Postemployment restraints and the displacement of human capital
Matt Marx
Harvard Business School
mmarx@hbs.edu
Scholars and practitioners alike have long maintained that intellectual property protection is a prerequisite for investing in technological innovation (Arrow 1962, Teece 1986). Indeed, both patents and trade secret protection are widely implemented by technology companies whose most valuable assets “walk out the door every night.” Recently, however, some have questioned whether such protections (Jaffe and Lerner 2003) may threaten the very process of innovation. Moreover, work in this vein focuses on patents (Griliches 1990); trade secrets are a “neglected orphan” (Friedman et. al 1991).
This project investigates the implications for technological innovation and entrepreneurship of contracts designed to enforce trade secret protection. Although employees signing non-disclosure agreements (NDAs) promise not to divulge trade secrets, the difficulty of detecting violations leads firms to adopt post-employment covenants not to compete agreements (“noncompetes”) to prevent ex-employees from disclosing trade secrets to a competitor (Hyde 2003). Despite the rapid growth of noncompete litigation (81% in the last ten years), current and pending legislative reforms, and an active discussion of the topic in the venture capital community, our understanding of the effect of noncompetes is limited to a few articles in the economic and sociological literature (Stuart and Sorenson 2003, Fallick et. al 2006). This project aims both to fill that theoretical gap as well as to inform individual, firm, and policy choices.
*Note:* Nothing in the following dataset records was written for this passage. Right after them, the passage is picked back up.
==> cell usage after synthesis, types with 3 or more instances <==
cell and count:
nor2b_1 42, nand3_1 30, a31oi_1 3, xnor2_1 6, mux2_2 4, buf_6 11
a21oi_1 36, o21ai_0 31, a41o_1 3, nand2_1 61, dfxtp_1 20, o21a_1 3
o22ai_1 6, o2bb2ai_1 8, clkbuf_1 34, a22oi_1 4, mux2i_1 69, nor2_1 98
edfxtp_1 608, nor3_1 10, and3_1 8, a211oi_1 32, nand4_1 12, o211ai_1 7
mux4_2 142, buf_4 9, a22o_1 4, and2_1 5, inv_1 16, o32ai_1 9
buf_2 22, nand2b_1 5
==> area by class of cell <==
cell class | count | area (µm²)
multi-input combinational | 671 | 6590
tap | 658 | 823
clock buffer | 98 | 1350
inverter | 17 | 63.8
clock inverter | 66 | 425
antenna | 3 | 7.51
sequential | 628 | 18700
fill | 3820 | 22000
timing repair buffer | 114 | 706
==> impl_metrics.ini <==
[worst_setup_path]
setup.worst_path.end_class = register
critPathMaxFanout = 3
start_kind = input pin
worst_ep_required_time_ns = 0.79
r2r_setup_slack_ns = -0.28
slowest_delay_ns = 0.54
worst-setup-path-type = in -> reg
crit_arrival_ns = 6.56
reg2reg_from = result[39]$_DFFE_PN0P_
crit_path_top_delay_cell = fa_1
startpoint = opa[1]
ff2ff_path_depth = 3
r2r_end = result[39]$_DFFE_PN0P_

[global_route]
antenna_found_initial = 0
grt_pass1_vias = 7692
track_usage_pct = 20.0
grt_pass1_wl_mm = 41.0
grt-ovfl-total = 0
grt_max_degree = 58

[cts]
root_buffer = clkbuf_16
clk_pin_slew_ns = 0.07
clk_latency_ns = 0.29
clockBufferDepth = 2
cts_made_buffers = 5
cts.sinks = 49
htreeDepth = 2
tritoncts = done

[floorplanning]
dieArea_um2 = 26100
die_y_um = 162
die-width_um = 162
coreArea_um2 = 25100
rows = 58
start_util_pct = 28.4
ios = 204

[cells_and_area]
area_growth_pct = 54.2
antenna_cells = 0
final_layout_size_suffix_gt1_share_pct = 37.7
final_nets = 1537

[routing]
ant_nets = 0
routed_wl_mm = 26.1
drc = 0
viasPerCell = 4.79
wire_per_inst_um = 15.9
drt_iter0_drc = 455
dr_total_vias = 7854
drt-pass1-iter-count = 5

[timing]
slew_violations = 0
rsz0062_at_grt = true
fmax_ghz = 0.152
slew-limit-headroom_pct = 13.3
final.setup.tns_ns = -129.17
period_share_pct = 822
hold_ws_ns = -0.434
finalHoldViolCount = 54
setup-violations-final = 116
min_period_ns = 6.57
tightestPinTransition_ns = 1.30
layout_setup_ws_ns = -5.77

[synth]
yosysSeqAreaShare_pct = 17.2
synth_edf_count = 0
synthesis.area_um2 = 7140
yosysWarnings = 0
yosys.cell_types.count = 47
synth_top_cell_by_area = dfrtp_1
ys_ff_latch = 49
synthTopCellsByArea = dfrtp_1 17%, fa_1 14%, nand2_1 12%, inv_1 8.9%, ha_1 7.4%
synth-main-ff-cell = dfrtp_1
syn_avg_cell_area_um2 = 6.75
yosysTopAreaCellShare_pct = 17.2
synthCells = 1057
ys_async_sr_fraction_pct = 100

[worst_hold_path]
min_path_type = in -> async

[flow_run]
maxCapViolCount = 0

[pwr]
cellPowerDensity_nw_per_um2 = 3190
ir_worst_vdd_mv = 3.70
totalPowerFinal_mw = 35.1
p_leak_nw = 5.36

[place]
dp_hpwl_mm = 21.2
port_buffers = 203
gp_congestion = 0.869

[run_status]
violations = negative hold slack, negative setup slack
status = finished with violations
==> src/rtl/assoc_row_decoder.sv <==
`timescale 1ns/1ps
module assoc_row_decoder
   import ard_pkg::*;
#(
   parameter int unsigned SUB_CNT      = 4,
   parameter int unsigned ROWS_PER_SUB = 8,
   parameter int unsigned SUB_TAG_W    = 3,
   parameter int unsigned ROW_TAG_W    = 4,
   parameter bit          SPARE_HIGH   = 1'b0,
   localparam int unsigned SIDX_W    = $clog2(SUB_CNT),
   localparam int unsigned RIDX_W    = $clog2(ROWS_PER_SUB),
   localparam int unsigned PIDX_W    = SIDX_W + RIDX_W,
   localparam int unsigned LADDR_W   = SUB_TAG_W + ROW_TAG_W,
   localparam int unsigned PHYS_ROWS = SUB_CNT * ROWS_PER_SUB
) (
   input  logic                 clk_i,
   input  logic                 rst_ni,
   input  logic                 lk_valid_i,
   input  logic [LADDR_W-1:0]   lk_addr_i,
   output logic [PHYS_ROWS-1:0] sel_o,
   output logic                 hit_o,
   output logic                 miss_o,
   input  logic                 prog_valid_i,
   input  logic [1:0]           prog_op_i,
   input  logic [PIDX_W-1:0]    prog_phys_i,
   input  logic [LADDR_W-1:0]   prog_addr_i,
   output logic                 prog_err_o,
   input  logic                 flt_valid_i,
   input  logic [PIDX_W-1:0]    flt_phys_i,
   output logic                 spare_exhausted_o
);
   // Elaboration-time parameter checks.
   if (SUB_CNT < 2 || (SUB_CNT & (SUB_CNT - 1)) != 0) begin : g_bad_subs
      $error("SUB_CNT must be a power of two of at least 2");
   end
   if (ROWS_PER_SUB < 2 || (ROWS_PER_SUB & (ROWS_PER_SUB - 1)) != 0) begin : g_bad_rows
      $error("ROWS_PER_SUB must be a power of two of at least 2");
   end
   if ((1 << SUB_TAG_W) < SUB_CNT) begin : g_bad_stag
      $error("SUB_TAG_W too narrow to give every subarray its own tag");
   end
   if ((1 << ROW_TAG_W) < ROWS_PER_SUB) begin : g_bad_rtag
      $error("ROW_TAG_W too narrow to give every row its own tag");
   end

   // Field split of the request buses.
   logic [SUB_TAG_W-1:0] lk_sub_tag, pg_sub_tag;
   logic [ROW_TAG_W-1:0] lk_row_tag, pg_row_tag;
   logic [SIDX_W-1:0]    pg_sidx, fl_sidx;
   logic [RIDX_W-1:0]    pg_ridx, fl_ridx;

   assign lk_sub_tag = lk_addr_i[LADDR_W-1 -: SUB_TAG_W];
   assign lk_row_tag = lk_addr_i[ROW_TAG_W-1:0];
   assign pg_sub_tag = prog_addr_i[LADDR_W-1 -: SUB_TAG_W];
   assign pg_row_tag = prog_addr_i[ROW_TAG_W-1:0];
   assign pg_sidx    = prog_phys_i[PIDX_W-1 -: SIDX_W];
   assign pg_ridx    = prog_phys_i[RIDX_W-1:0];
   assign fl_sidx    = flt_phys_i[PIDX_W-1 -: SIDX_W];
   assign fl_ridx    = flt_phys_i[RIDX_W-1:0];

   // Request decode and rejection.
   ard_op_e op;
   logic    row_wr_req, row_inv_req, sub_wr_req, sub_inv_req;
   logic    row_wr_ok, row_inv_ok, sub_wr_ok, sub_inv_ok;
   logic    row_reject, sub_reject, err_d;
   logic    dir_dup, dup_sel, tfail_sel, snone_sel;

   always_comb begin
      op          = ard_op_e'(prog_op_i);
      row_wr_req  = prog_valid_i && (op == OP_ROW_WR);
      row_inv_req = prog_valid_i && (op == OP_ROW_INV);
      sub_wr_req  = prog_valid_i && (op == OP_SUB_WR);
      sub_inv_req = prog_valid_i && (op == OP_SUB_INV);
      row_reject  = row_wr_req && (dup_sel || tfail_sel);
      sub_reject  = sub_wr_req && dir_dup;
      err_d       = prog_valid_i && (flt_valid_i || row_reject || sub_reject);
      row_wr_ok   = row_wr_req  && !row_reject && !flt_valid_i;
      row_inv_ok  = row_inv_req && !flt_valid_i;
      sub_wr_ok   = sub_wr_req  && !sub_reject && !flt_valid_i;
      sub_inv_ok  = sub_inv_req && !flt_valid_i;
   end

   // Global stage.
   logic [SUB_CNT-1:0] sub_match;

   ard_sub_dir #(.SUBS(SUB_CNT), .TAG_W(SUB_TAG_W)) u_dir (
      .clk_i    (clk_i),
      .rst_ni   (rst_ni),
      .lk_tag_i (lk_sub_tag),
      .match_o  (sub_match),
      .wr_idx_i (pg_sidx),
      .wr_tag_i (pg_sub_tag),
      .wr_en_i  (sub_wr_ok),
      .inv_en_i (sub_inv_ok),
      .dup_o    (dir_dup)
   );

   // Local stage: one row bank per physical subarray.
   logic [ROWS_PER_SUB-1:0] bank_match [SUB_CNT];
   logic [SUB_CNT-1:0]      bank_dup, bank_tfail, bank_snone;
   logic [PHYS_ROWS-1:0]    sel_d;

   for (genvar s = 0; s < SUB_CNT; s++) begin : g_bank
      logic wr_en_s, inv_en_s, flt_en_s;
      assign wr_en_s  = row_wr_ok  && (pg_sidx == SIDX_W'(s));
      assign inv_en_s = row_inv_ok && (pg_sidx == SIDX_W'(s));
      assign flt_en_s = flt_valid_i && (fl_sidx == SIDX_W'(s));

      ard_row_bank #(
         .ROWS      (ROWS_PER_SUB),
         .TAG_W     (ROW_TAG_W),
         .PICK_HIGH (SPARE_HIGH)
      ) u_bank (
         .clk_i        (clk_i),
         .rst_ni       (rst_ni),
         .lk_tag_i     (lk_row_tag),
         .match_o      (bank_match[s]),
         .wr_row_i     (pg_ridx),
         .wr_tag_i     (pg_row_tag),
         .wr_en_i      (wr_en_s),
         .inv_en_i     (inv_en_s),
         .dup_o        (bank_dup[s]),
         .tgt_failed_o (bank_tfail[s]),
         .flt_en_i     (flt_en_s),
         .flt_row_i    (fl_ridx),
         .spare_none_o (bank_snone[s])
      );

      assign sel_d[s*ROWS_PER_SUB +: ROWS_PER_SUB] =
         {ROWS_PER_SUB{sub_match[s] & lk_valid_i}} & bank_match[s];
   end

   assign dup_sel   = bank_dup[pg_sidx];
   assign tfail_sel = bank_tfail[pg_sidx];
   assign snone_sel = bank_snone[fl_sidx];

   // Output registers.
   always_ff @(posedge clk_i or negedge rst_ni) begin
      if (!rst_ni) begin
         sel_o             <= '0;
         hit_o             <= 1'b0;
         miss_o            <= 1'b0;
         prog_err_o        <= 1'b0;
         spare_exhausted_o <= 1'b0;
      end else begin
         sel_o      <= sel_d;
         hit_o      <= |sel_d;
         miss_o     <= lk_valid_i && ~|sel_d;
         prog_err_o <= err_d;
         if (flt_valid_i && snone_sel) spare_exhausted_o <= 1'b1;
      end
   end
endmodule
[config.mk]
export PLATFORM = sky130hd
export DESIGN_NAME = refb_guard
export DESIGN_NICKNAME = d
export VERILOG_FILES = /design/src/rtl/refb_guard_pkg.sv /design/src/rtl/refb_guard_ctrl.sv /design/src/rtl/refb_guard_dp.sv /design/src/rtl/refb_guard.sv
export SDC_FILE = /design/constraint.sdc
export NUM_CORES = 2
export LEC_CHECK = 0
export BUFFER_PORTS_ARGS = -buffer_cell sky130_fd_sc_hd__clkbuf_2
export CORE_MARGIN = 2
export CORE_UTILIZATION = 45
export CTS_BUF_LIST = sky130_fd_sc_hd__clkbuf_8
export CTS_CLUSTER_DIAMETER = 80
export DETAILED_ROUTE_END_ITERATION = 12
export GPL_ROUTABILITY_DRIVEN = 0
export PLACE_DENSITY = 0.67
export SETUP_SLACK_MARGIN = 0.2
export SYNTH_ARGS = -nofsm -noshare
export SYNTH_HDL_FRONTEND = slang
export SYNTH_SLANG_ARGS = --single-unit
[constraint.sdc]
create_clock -name clk -period 7.7 [get_ports clk]
set_input_delay 0.385 -clock clk [delete_from_list [all_inputs] [get_ports clk]]
set_output_delay 0.385 -clock clk [all_outputs]
set_load 0.05 [all_outputs]
**config.mk**
```make
export PLATFORM = sky130hd
export DESIGN_NAME = stepatt_par_front
export DESIGN_NICKNAME = d
export VERILOG_FILES = /design/src/rtl/stepatt_pkg.sv /design/src/rtl/stepatt_ctrl.sv /design/src/rtl/stepatt_dp.sv /design/src/rtl/stepatt_par_front.sv
export SDC_FILE = /design/constraint.sdc
export NUM_CORES = 1
export LEC_CHECK = 0
export ABC_AREA = 1
export ABC_CLOCK_PERIOD_IN_PS = 1700
export BUFFER_PORTS_ARGS = -buffer_cell sky130_fd_sc_hd__buf_2
export CORE_ASPECT_RATIO = 0.6
export CORE_MARGIN = 1.5
export CORE_UTILIZATION = 52
export DETAILED_ROUTE_END_ITERATION = 10
export GPL_TIMING_DRIVEN = 0
export PLACE_DENSITY = 0.8
export SETUP_SLACK_MARGIN = 0.1
export SYNTH_ARGS = -nofsm -noshare
export SYNTH_HDL_FRONTEND = slang
export SYNTH_SLANG_ARGS = --single-unit
export TNS_END_PERCENT = 5
```
**constraint.sdc**
```tcl
create_clock -name clk -period 1.7 [get_ports clk]
set_input_delay 0.34 -clock clk [delete_from_list [all_inputs] [get_ports clk]]
set_output_delay 0.34 -clock clk [all_outputs]
set_load 0.01 [all_outputs]
```
<file path="src/rtl/adc_seq_pkg.sv">
package adc_seq_pkg;

    typedef enum logic [2:0] {
        SQ_IDLE,
        SQ_START,
        SQ_CONV,
        SQ_GAP,
        SQ_READ,
        SQ_HOLD
    } seq_state_e;

endpackage

</file>
<file path="src/rtl/adc_eoc_sync.sv">
module adc_eoc_sync (
    input  logic clk_i,
    input  logic rst_i,
    input  logic eoc_async_i,
    output logic eoc_rise_o
);
    typedef struct packed {
        logic s1;
        logic s2;
        logic prev;
    } sync_t;

    sync_t r_d, r_q;

    always_comb begin
        r_d      = r_q;
        r_d.s1   = eoc_async_i;
        r_d.s2   = r_q.s1;
        r_d.prev = r_q.s2;
    end

    always_ff @(posedge clk_i or posedge rst_i) begin
        if (rst_i) r_q <= '0;
        else       r_q <= r_d;
    end

    assign eoc_rise_o = r_q.s2 & ~r_q.prev;

    // a detected edge lasts a single cycle
    p_rise_single_r3: assert property (@(posedge clk_i) disable iff (rst_i)
        eoc_rise_o |=> !eoc_rise_o);

endmodule

</file>
<file path="src/rtl/adc_spi_rx.sv">
module adc_spi_rx #(
    parameter int RES_W     = 14,
    parameter int SCLK_HALF = 3
) (
    input  logic             clk_i,
    input  logic             rst_i,
    input  logic             launch_i,
    input  logic             sdi_i,
    output logic             cs_n_o,
    output logic             sclk_o,
    output logic             done_o,
    output logic [RES_W-1:0] data_o
);
    localparam int HC_W  = (SCLK_HALF > 1) ? $clog2(SCLK_HALF) : 1;
    localparam int BIT_W = $clog2(RES_W);

    typedef struct packed {
        logic             cs_n;
        logic             sclk;
        logic             done;
        logic [HC_W-1:0]  hc;
        logic [BIT_W-1:0] bits;
        logic [RES_W-1:0] shift;
        logic [RES_W-1:0] data;
    } spi_t;

    spi_t s_d, s_q;

    always_comb begin
        s_d      = s_q;
        s_d.done = 1'b0;
        if (launch_i) begin
            s_d.cs_n = 1'b0;
            s_d.sclk = 1'b0;
            s_d.hc   = HC_W'(SCLK_HALF - 1);
            s_d.bits = '0;
        end else if (!s_q.cs_n) begin
            if (s_q.hc == '0) begin
                s_d.hc = HC_W'(SCLK_HALF - 1);
                if (!s_q.sclk) begin
                    s_d.sclk  = 1'b1;
                    s_d.shift = {s_q.shift[RES_W-2:0], sdi_i};
                end else begin
                    s_d.sclk = 1'b0;
                    if (s_q.bits == BIT_W'(RES_W - 1)) begin
                        s_d.cs_n = 1'b1;
                        s_d.done = 1'b1;
                        s_d.data = s_q.shift;
                    end else begin
                        s_d.bits = s_q.bits + 1'b1;
                    end
                end
            end else begin
                s_d.hc = s_q.hc - 1'b1;
            end
        end
    end

    always_ff @(posedge clk_i or posedge rst_i) begin
        if (rst_i) begin
            s_q      <= '0;
            s_q.cs_n <= 1'b1;
        end else begin
            s_q <= s_d;
        end
    end

    assign cs_n_o = s_q.cs_n;
    assign sclk_o = s_q.sclk;
    assign done_o = s_q.done;
    assign data_o = s_q.data;

    // serial clock only toggles inside a chip-select burst
    p_sclk_in_burst_r4: assert property (@(posedge clk_i) disable iff (rst_i)
        sclk_o |-> !cs_n_o);

    // completion leaves the link idle
    p_done_idle_r5: assert property (@(posedge clk_i) disable iff (rst_i)
        done_o |-> (cs_n_o && !sclk_o));

endmodule

</file>
<file path="src/rtl/adc_seq_top.sv">
module adc_seq_top #(
    parameter int RES_W         = 14,
    parameter int START_LOW_CYC = 12,
    parameter int QUIET_CYC     = 8,
    parameter int SCLK_HALF     = 3,
    parameter int TIMEOUT_CYC   = 1000
) (
    input  logic             clk_i,
    input  logic             rst_i,
    input  logic             sample_strobe_i,
    input  logic             eoc_i,
    input  logic             sdi_i,
    output logic             conv_start_n_o,
    output logic             cs_n_o,
    output logic             sclk_o,
    output logic [RES_W-1:0] result_o,
    output logic             result_valid_o,
    output logic             overrun_o,
    output logic             error_o
);
    import adc_seq_pkg::*;

    localparam int MAX_AB = (START_LOW_CYC > QUIET_CYC) ? START_LOW_CYC : QUIET_CYC;
    localparam int MAX_C  = (MAX_AB > TIMEOUT_CYC) ? MAX_AB : TIMEOUT_CYC;
    localparam int CNT_W  = $clog2(MAX_C + 1);

    typedef struct packed {
        seq_state_e       st;
        logic [CNT_W-1:0] cnt;
        logic             conv_n;
        logic             ovr;
        logic             err;
    } seq_t;

    seq_t r_d, r_q;
    logic eoc_rise;
    logic launch;
    logic spi_done;

    adc_eoc_sync i_sync (
        .clk_i       (clk_i),
        .rst_i       (rst_i),
        .eoc_async_i (eoc_i),
        .eoc_rise_o  (eoc_rise)
    );

    adc_spi_rx #(
        .RES_W     (RES_W),
        .SCLK_HALF (SCLK_HALF)
    ) i_spi (
        .clk_i    (clk_i),
        .rst_i    (rst_i),
        .launch_i (launch),
        .sdi_i    (sdi_i),
        .cs_n_o   (cs_n_o),
        .sclk_o   (sclk_o),
        .done_o   (spi_done),
        .data_o   (result_o)
    );

    always_comb begin
        r_d    = r_q;
        launch = 1'b0;
        case (r_q.st)
            SQ_IDLE: begin
                if (sample_strobe_i) begin
                    r_d.st     = SQ_START;
                    r_d.conv_n = 1'b0;
                    r_d.cnt    = CNT_W'(START_LOW_CYC - 1);
                end
            end
            SQ_START: begin
                if (r_q.cnt == '0) begin
                    r_d.conv_n = 1'b1;
                    r_d.st     = SQ_CONV;
                    r_d.cnt    = CNT_W'(TIMEOUT_CYC - 1);
                end else begin
                    r_d.cnt = r_q.cnt - 1'b1;
                end
            end
            SQ_CONV: begin
                if (eoc_rise) begin
                    r_d.st  = SQ_GAP;
                    r_d.cnt = CNT_W'(QUIET_CYC - 1);
                end else if (r_q.cnt == '0) begin
                    r_d.err = 1'b1;
                    r_d.st  = SQ_IDLE;
                end else begin
                    r_d.cnt = r_q.cnt - 1'b1;
                end
            end
            SQ_GAP: begin
                if (r_q.cnt == '0) begin
                    launch = 1'b1;
                    r_d.st = SQ_READ;
                end else begin
                    r_d.cnt = r_q.cnt - 1'b1;
                end
            end
            SQ_READ: begin
                if (spi_done) begin
                    r_d.st  = SQ_HOLD;
                    r_d.cnt = CNT_W'(QUIET_CYC - 1);
                end
            end
            SQ_HOLD: begin
                if (r_q.cnt == '0) r_d.st = SQ_IDLE;
                else               r_d.cnt = r_q.cnt - 1'b1;
            end
            default: r_d.st = SQ_IDLE;
        endcase
        if (sample_strobe_i && (r_q.st != SQ_IDLE)) r_d.ovr = 1'b1;
    end

    always_ff @(posedge clk_i or posedge rst_i) begin
        if (rst_i) begin
            r_q        <= '0;
            r_q.st     <= SQ_IDLE;
            r_q.conv_n <= 1'b1;
        end else begin
            r_q <= r_d;
        end
    end

    assign conv_start_n_o = r_q.conv_n;
    assign result_valid_o = spi_done;
    assign overrun_o      = r_q.ovr;
    assign error_o        = r_q.err;

    // serial lines are static while the start pulse is low
    p_quiet_start_r2: assert property (@(posedge clk_i) disable iff (rst_i)
        !conv_start_n_o |-> (cs_n_o && !sclk_o));

    // every falling start edge follows an accepted strobe
    p_start_on_strobe_r2: assert property (@(posedge clk_i) disable iff (rst_i)
        $fell(conv_start_n_o) |-> $past(sample_strobe_i));

    // valid is a single-cycle pulse
    p_valid_pulse_r5: assert property (@(posedge clk_i) disable iff (rst_i)
        result_valid_o |=> !result_valid_o);

    // overrun is sticky
    p_ovr_sticky_r6: assert property (@(posedge clk_i) disable iff (rst_i)
        overrun_o |=> overrun_o);

    // error is sticky
    p_err_sticky_r9: assert property (@(posedge clk_i) disable iff (rst_i)
        error_o |=> error_o);

endmodule

</file>
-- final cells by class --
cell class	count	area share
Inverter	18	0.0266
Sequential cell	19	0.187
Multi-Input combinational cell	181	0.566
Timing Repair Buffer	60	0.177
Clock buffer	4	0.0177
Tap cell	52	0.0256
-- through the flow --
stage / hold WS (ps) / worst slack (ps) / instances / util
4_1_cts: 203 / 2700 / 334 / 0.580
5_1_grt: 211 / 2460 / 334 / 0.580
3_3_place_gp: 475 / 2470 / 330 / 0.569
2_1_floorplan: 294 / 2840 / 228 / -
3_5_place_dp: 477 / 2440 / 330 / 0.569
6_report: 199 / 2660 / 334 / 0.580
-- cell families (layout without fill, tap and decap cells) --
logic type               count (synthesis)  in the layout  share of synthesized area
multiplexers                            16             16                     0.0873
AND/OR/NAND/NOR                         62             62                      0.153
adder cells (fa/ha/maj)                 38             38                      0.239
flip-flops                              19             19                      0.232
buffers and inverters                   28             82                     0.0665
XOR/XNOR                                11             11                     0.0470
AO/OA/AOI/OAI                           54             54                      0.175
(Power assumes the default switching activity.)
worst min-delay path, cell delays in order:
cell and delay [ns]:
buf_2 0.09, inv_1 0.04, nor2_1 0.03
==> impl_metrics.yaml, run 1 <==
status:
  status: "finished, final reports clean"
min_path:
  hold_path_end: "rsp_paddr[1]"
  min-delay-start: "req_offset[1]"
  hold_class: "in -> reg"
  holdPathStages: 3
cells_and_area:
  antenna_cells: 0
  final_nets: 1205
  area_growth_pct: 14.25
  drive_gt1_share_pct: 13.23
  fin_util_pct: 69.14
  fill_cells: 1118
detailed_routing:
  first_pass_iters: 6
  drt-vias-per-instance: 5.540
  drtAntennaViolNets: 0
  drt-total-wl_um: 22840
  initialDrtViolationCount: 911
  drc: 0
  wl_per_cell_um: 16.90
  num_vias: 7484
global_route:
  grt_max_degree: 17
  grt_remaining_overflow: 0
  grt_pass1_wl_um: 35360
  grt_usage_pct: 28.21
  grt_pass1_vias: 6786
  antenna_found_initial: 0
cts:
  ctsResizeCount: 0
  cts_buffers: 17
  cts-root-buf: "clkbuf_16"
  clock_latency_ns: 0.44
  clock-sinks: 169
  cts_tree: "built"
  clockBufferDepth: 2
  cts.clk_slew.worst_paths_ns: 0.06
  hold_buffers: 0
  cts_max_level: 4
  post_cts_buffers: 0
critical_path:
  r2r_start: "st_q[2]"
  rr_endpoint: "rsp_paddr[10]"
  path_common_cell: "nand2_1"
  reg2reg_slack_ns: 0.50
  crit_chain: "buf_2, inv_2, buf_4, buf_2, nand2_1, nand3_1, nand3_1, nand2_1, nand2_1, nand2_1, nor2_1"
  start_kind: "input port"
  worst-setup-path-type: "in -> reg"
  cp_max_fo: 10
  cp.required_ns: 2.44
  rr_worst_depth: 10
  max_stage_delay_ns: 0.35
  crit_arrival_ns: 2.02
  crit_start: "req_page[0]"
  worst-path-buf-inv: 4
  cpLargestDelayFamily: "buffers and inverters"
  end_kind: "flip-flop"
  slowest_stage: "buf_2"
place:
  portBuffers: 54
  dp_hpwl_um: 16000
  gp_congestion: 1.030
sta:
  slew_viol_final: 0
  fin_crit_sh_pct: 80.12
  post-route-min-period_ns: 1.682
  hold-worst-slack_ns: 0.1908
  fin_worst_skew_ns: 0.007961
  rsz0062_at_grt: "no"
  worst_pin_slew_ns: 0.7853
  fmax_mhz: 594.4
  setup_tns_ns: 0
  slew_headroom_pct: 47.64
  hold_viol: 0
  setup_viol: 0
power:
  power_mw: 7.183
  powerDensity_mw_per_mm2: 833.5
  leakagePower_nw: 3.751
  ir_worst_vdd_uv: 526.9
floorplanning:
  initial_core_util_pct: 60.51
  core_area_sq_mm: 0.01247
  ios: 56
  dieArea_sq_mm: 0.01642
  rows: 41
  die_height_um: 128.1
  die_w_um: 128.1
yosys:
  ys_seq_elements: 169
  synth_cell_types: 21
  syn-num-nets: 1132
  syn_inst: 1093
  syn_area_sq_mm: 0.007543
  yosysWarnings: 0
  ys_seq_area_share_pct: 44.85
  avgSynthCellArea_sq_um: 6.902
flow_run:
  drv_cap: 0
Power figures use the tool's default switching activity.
--- src/rtl/snap_rat.sv ---
`timescale 1ns/1ps
module snap_rat
    import snap_rat_pkg::*;
#(
    parameter int unsigned ARCH = DEF_ARCH,
    parameter int unsigned PHYS = DEF_PHYS,
    parameter int unsigned CKPT = DEF_CKPT,
    localparam int unsigned AW = idx_bits(ARCH),
    localparam int unsigned PW = idx_bits(PHYS),
    localparam int unsigned TW = idx_bits(CKPT)
) (
    input  logic          clk,
    input  logic          rst_n,
    input  logic          rn_valid,
    input  logic [AW-1:0] rn_src1,
    input  logic [AW-1:0] rn_src2,
    input  logic [AW-1:0] rn_dst,
    input  logic          rn_dst_wr,
    input  logic [PW-1:0] rn_new_preg,
    input  logic          rn_ckpt,
    input  logic          rec_valid,
    input  logic [TW-1:0] rec_tag,
    input  logic          rel_valid,
    input  logic [TW-1:0] rel_tag,
    output logic          rn_stall,
    output logic [PW-1:0] rn_src1_preg,
    output logic [PW-1:0] rn_src2_preg,
    output logic [PW-1:0] rn_prev_preg,
    output logic          ck_grant,
    output logic [TW-1:0] ck_tag
);
    logic            any_free;
    logic            rec_ok;
    logic            accept;
    logic [CKPT-1:0] slot_valid;

    assign rn_stall = rn_valid && rn_ckpt && !any_free;
    assign accept   = rn_valid && !rec_valid && !rn_stall;

    snap_rat_slots #(.CKPT(CKPT)) u_slots (
        .clk           (clk),
        .rst_n         (rst_n),
        .alloc_req     (rn_valid && rn_ckpt && !rec_valid),
        .release_valid (rel_valid),
        .release_tag   (rel_tag),
        .recover_valid (rec_valid),
        .recover_tag   (rec_tag),
        .any_free      (any_free),
        .alloc_grant   (ck_grant),
        .alloc_tag     (ck_tag),
        .recover_ok    (rec_ok),
        .slot_valid    (slot_valid)
    );

    snap_rat_maps #(.ARCH(ARCH), .PHYS(PHYS), .CKPT(CKPT)) u_maps (
        .clk         (clk),
        .rst_n       (rst_n),
        .rd_a_idx    (rn_src1),
        .rd_b_idx    (rn_src2),
        .rd_c_idx    (rn_dst),
        .rd_a        (rn_src1_preg),
        .rd_b        (rn_src2_preg),
        .rd_c        (rn_prev_preg),
        .wr_en       (accept && rn_dst_wr),
        .wr_idx      (rn_dst),
        .wr_data     (rn_new_preg),
        .save_en     (ck_grant),
        .save_tag    (ck_tag),
        .restore_en  (rec_ok),
        .restore_tag (rec_tag)
    );
endmodule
In a first paper (Marx, Strumsky, and Fleming, under review at Management Science) we exploit Michigan's 1985 inadvertent reversal of its noncompete enforcement policy as a natural experiment to assess whether noncompetes prevent knowledge workers from changing jobs. Controlling for trends in the auto industry, we find that the intrastate job mobility of patenting inventors dropped 19.8% following Michigan's decision to enforce noncompetes. Moreover, the mobility of highly-specialized inventors falls further than that of their peers with more generally-applicable skills. A second paper examines whether similar interstate effects obtain. Preliminary results suggest a “brain drain” from enforcing states to non-enforcing states, both for knowledge workers as well as knowledge spillovers.
In a third, qualitative paper, I delve further into the impact of noncompetes on highly-specialized skills. How do individuals respond when they are restrained from practicing their trade? Might noncompetes create a “deadweight loss” of specialized human capital? Given the few existing studies, I undertake a field study to order to build grounded theory. In an initial stage, I interviewed a dozen specialists constructed from a snowball sample of respondents to a Boston Globe story on the aforementioned article as well as others. This pilot study yielded insights as to how specialists cope with the displacement of their skills, including involuntary “career detours” as well as isolating themselves from extraorganizational colleagues in order to continue to practice their trade without being detected.
In a second stage currently underway, I am refining the theory by interviewing a random sample of the 550 inventors who obtained at least two patents in the automatic speech recognition industry between 1970 and 2006. (Speech recognition inventors are highly specialized, many of them having obtained a Ph.D. in the field.) Following this second stage, I plan to conduct a larger-scale survey. I look forward to feedback from the CCC attendees on my findings thus far as well as the next steps for the fieldwork.